And follow-up question: Would it be possible to genetically modify an animal’s fur to make it a different color?

edit: To the one guy who commented here: Mate, I think you’re shadowbanned. I can’t see your comment.

In: Biology

3 Answers

Anonymous 0 Comments

What do you mean by “other animals”? Insects have just as many colours as birds. So do fish, amphibians, reptiles, octopus, shrimp….

Actually the only major group of animals that doesn’t really have a whole rainbow of colours are *mammals*. No blue cows. (although blue shows up very rarely in some mammal groups like mandrills).
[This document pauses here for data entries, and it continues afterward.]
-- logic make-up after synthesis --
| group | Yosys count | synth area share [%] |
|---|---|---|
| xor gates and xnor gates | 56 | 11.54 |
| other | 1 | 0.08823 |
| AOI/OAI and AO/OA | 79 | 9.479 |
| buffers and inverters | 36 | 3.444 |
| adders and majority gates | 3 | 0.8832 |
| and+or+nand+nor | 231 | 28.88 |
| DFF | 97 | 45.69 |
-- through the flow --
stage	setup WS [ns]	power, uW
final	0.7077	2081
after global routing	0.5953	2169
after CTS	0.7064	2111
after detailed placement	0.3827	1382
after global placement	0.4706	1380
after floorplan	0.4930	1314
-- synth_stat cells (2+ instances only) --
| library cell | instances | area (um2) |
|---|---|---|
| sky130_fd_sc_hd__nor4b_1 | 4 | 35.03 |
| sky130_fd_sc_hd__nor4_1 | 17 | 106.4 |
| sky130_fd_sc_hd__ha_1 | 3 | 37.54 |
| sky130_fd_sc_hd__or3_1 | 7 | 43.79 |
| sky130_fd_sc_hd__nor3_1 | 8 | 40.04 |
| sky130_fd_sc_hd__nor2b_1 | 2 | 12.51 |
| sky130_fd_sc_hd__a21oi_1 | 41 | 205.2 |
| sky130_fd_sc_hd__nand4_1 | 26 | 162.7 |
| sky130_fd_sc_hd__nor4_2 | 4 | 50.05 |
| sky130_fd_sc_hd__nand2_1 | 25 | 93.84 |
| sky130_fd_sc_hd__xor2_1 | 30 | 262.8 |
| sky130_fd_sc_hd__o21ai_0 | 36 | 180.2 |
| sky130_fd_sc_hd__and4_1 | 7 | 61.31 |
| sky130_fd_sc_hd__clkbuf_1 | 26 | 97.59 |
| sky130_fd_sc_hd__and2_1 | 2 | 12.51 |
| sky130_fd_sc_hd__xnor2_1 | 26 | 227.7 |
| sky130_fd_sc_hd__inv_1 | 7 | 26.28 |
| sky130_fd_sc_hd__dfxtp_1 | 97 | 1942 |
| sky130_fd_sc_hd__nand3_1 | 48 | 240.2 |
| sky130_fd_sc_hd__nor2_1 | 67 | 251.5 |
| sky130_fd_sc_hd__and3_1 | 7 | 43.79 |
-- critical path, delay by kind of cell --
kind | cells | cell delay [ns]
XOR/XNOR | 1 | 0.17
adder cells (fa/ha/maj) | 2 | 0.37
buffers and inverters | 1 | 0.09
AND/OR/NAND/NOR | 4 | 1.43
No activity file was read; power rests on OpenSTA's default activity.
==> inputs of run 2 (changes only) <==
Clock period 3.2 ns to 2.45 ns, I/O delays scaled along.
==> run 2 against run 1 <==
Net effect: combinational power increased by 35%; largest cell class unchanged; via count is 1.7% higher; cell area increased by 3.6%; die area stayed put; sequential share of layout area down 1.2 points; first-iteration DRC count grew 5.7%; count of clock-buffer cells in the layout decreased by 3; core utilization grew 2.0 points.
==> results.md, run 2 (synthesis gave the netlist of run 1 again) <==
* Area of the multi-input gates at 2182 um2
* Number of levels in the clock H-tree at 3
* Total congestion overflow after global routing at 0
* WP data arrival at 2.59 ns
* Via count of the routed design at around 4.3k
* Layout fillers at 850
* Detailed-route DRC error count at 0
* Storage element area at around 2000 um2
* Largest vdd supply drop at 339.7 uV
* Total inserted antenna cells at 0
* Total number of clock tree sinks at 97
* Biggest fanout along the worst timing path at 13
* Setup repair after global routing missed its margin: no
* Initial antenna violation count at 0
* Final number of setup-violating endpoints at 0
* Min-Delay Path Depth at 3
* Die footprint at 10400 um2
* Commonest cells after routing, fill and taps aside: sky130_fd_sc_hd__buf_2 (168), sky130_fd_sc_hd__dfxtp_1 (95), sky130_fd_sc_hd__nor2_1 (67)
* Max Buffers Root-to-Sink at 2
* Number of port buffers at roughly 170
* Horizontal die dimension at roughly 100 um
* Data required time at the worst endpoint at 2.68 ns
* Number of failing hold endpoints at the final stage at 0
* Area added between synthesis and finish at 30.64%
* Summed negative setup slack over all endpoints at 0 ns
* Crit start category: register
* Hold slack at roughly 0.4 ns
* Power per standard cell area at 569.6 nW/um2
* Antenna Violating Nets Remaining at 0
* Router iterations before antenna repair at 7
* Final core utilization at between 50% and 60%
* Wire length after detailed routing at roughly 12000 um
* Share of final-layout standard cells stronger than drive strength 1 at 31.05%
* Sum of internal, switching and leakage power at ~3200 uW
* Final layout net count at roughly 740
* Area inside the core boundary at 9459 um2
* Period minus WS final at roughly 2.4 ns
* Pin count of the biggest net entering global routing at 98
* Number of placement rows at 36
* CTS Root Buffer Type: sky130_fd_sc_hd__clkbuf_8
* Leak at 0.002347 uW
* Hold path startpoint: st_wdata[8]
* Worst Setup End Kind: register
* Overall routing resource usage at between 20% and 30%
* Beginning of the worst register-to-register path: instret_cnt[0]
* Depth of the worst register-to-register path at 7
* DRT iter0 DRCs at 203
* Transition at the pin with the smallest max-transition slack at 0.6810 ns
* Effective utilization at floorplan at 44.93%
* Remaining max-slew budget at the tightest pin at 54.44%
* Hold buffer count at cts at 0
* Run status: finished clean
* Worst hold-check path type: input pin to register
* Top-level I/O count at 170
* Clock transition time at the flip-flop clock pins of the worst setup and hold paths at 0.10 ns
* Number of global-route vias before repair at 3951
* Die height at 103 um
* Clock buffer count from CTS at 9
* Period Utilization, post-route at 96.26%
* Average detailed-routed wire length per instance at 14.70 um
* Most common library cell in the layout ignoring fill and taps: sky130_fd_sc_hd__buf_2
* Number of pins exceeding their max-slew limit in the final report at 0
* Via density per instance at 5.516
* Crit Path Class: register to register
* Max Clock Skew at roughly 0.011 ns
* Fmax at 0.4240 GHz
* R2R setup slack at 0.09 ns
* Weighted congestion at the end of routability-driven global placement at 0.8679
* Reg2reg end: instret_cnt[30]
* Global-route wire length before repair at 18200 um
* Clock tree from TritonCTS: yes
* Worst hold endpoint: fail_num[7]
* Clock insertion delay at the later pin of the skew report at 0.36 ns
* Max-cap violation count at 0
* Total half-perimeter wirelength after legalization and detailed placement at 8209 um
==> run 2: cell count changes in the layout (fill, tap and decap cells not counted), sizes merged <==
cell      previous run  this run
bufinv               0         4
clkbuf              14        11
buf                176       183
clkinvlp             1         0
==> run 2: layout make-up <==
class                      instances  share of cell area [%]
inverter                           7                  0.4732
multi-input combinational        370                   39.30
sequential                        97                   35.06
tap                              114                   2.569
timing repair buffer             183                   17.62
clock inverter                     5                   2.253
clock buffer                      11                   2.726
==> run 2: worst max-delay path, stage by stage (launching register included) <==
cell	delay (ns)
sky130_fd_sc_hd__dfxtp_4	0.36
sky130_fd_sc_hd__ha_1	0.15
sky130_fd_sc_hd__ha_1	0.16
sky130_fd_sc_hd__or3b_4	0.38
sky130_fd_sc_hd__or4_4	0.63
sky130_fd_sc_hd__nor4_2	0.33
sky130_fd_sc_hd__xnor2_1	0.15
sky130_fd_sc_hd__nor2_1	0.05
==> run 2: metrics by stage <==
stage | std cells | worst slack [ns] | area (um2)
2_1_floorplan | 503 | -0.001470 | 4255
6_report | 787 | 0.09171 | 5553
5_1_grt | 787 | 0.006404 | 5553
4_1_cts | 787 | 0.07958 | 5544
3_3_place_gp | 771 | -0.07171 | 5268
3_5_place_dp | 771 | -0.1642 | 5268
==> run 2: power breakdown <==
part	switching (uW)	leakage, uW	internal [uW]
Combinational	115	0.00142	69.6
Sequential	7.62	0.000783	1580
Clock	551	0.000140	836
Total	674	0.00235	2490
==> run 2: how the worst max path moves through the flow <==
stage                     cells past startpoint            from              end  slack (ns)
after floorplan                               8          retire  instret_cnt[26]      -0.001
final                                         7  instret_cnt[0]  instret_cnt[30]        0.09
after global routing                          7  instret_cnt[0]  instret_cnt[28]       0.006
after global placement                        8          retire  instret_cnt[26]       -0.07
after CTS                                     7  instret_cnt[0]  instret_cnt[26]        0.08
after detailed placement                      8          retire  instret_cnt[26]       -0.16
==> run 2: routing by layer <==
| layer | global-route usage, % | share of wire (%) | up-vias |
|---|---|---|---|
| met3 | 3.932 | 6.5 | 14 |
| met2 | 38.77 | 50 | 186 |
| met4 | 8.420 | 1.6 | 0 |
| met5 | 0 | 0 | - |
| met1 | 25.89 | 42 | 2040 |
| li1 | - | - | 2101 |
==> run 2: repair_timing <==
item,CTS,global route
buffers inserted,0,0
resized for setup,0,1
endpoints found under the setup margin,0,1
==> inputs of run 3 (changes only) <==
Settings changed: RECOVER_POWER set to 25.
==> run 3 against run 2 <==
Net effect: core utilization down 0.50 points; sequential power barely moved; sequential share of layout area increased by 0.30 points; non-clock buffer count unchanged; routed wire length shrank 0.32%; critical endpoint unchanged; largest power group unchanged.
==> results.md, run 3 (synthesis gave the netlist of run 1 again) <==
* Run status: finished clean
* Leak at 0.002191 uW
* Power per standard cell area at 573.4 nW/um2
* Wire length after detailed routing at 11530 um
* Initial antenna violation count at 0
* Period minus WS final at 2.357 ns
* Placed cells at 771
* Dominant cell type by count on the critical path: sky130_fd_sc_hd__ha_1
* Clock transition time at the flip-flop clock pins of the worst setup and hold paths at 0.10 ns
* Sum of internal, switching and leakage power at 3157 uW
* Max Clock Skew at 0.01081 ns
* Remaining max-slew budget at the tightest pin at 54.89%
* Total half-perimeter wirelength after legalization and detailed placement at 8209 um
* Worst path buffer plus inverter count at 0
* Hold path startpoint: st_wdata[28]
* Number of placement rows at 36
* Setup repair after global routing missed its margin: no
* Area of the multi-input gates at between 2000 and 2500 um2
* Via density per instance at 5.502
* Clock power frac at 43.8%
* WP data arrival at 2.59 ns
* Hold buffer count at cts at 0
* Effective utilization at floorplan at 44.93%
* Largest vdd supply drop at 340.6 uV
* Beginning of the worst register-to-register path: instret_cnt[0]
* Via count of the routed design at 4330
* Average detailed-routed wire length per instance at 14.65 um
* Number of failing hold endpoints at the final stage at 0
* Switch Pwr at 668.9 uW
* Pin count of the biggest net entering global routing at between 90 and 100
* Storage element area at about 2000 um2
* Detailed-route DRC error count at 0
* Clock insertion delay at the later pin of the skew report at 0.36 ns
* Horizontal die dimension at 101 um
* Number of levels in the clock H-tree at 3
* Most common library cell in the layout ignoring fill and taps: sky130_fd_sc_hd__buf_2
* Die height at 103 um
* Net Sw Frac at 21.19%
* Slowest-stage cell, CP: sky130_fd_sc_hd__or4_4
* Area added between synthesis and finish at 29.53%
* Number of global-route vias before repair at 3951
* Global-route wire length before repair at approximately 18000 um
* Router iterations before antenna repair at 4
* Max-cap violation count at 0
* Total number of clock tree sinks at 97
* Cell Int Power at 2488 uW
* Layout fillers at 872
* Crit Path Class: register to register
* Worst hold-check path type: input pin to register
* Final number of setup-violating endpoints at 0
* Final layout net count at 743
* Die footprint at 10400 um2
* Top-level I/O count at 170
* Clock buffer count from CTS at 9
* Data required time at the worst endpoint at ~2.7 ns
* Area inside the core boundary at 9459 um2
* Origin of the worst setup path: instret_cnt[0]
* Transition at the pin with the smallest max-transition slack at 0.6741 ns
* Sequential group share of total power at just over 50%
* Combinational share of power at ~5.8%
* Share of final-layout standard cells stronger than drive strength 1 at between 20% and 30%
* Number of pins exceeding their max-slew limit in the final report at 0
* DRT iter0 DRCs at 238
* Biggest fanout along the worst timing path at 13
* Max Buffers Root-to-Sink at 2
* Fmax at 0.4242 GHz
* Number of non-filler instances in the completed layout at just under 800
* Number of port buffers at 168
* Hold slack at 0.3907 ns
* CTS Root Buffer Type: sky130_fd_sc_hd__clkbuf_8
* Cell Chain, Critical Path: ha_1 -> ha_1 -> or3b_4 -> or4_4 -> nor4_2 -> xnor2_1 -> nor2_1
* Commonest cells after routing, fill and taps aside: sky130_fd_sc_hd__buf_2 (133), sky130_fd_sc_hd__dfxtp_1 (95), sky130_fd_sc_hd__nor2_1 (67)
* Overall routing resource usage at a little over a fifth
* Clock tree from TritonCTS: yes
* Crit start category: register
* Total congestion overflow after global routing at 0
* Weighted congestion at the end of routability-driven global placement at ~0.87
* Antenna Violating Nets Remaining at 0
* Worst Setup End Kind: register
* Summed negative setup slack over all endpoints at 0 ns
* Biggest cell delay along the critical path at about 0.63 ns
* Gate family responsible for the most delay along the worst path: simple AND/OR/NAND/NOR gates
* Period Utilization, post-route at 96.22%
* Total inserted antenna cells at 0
In the early days of mammal evolution colour probably wasn’t very important, they probably did not use elaborate visual displays and so they didn’t need any colour the way a peacock needs colour.

Basically the only colour pigment mammals make is **melanin** which ranges from yellow to brown to black. Our blue eyes do not use a blue pigment but rather blue eyes is created by molecular structure scattering effect, and brown eyes is brown melanin pigment

Could we edit the genes of a mammal to have other colours? maybe. We CAN edit the genes of a mammal, they put glow in the dark jellyfish genes in a cat (true story). Colour pigments are hard though, coloured fur would need to alter not just adding pigment but likely changing the actual molecular structure of the fur. would probably take a lot more work.

Anonymous 0 Comments

I think a big part of color variation is due to camouflage for survival. Most animals that are ground-bound have to blend in better with the color palette of the earth (browns, greys, whites, tans) while birds have the luxury of flying. Plus, male birds have evolved to be so bright in color because it attracts females more.

Anonymous 0 Comments

Lots of animals do, especially when you take in consideration the fact that some other animals see a larger range of colours than us. We only see the colours we have to to differentiate between fruits, because primates evolved colour vision as fruit eaters.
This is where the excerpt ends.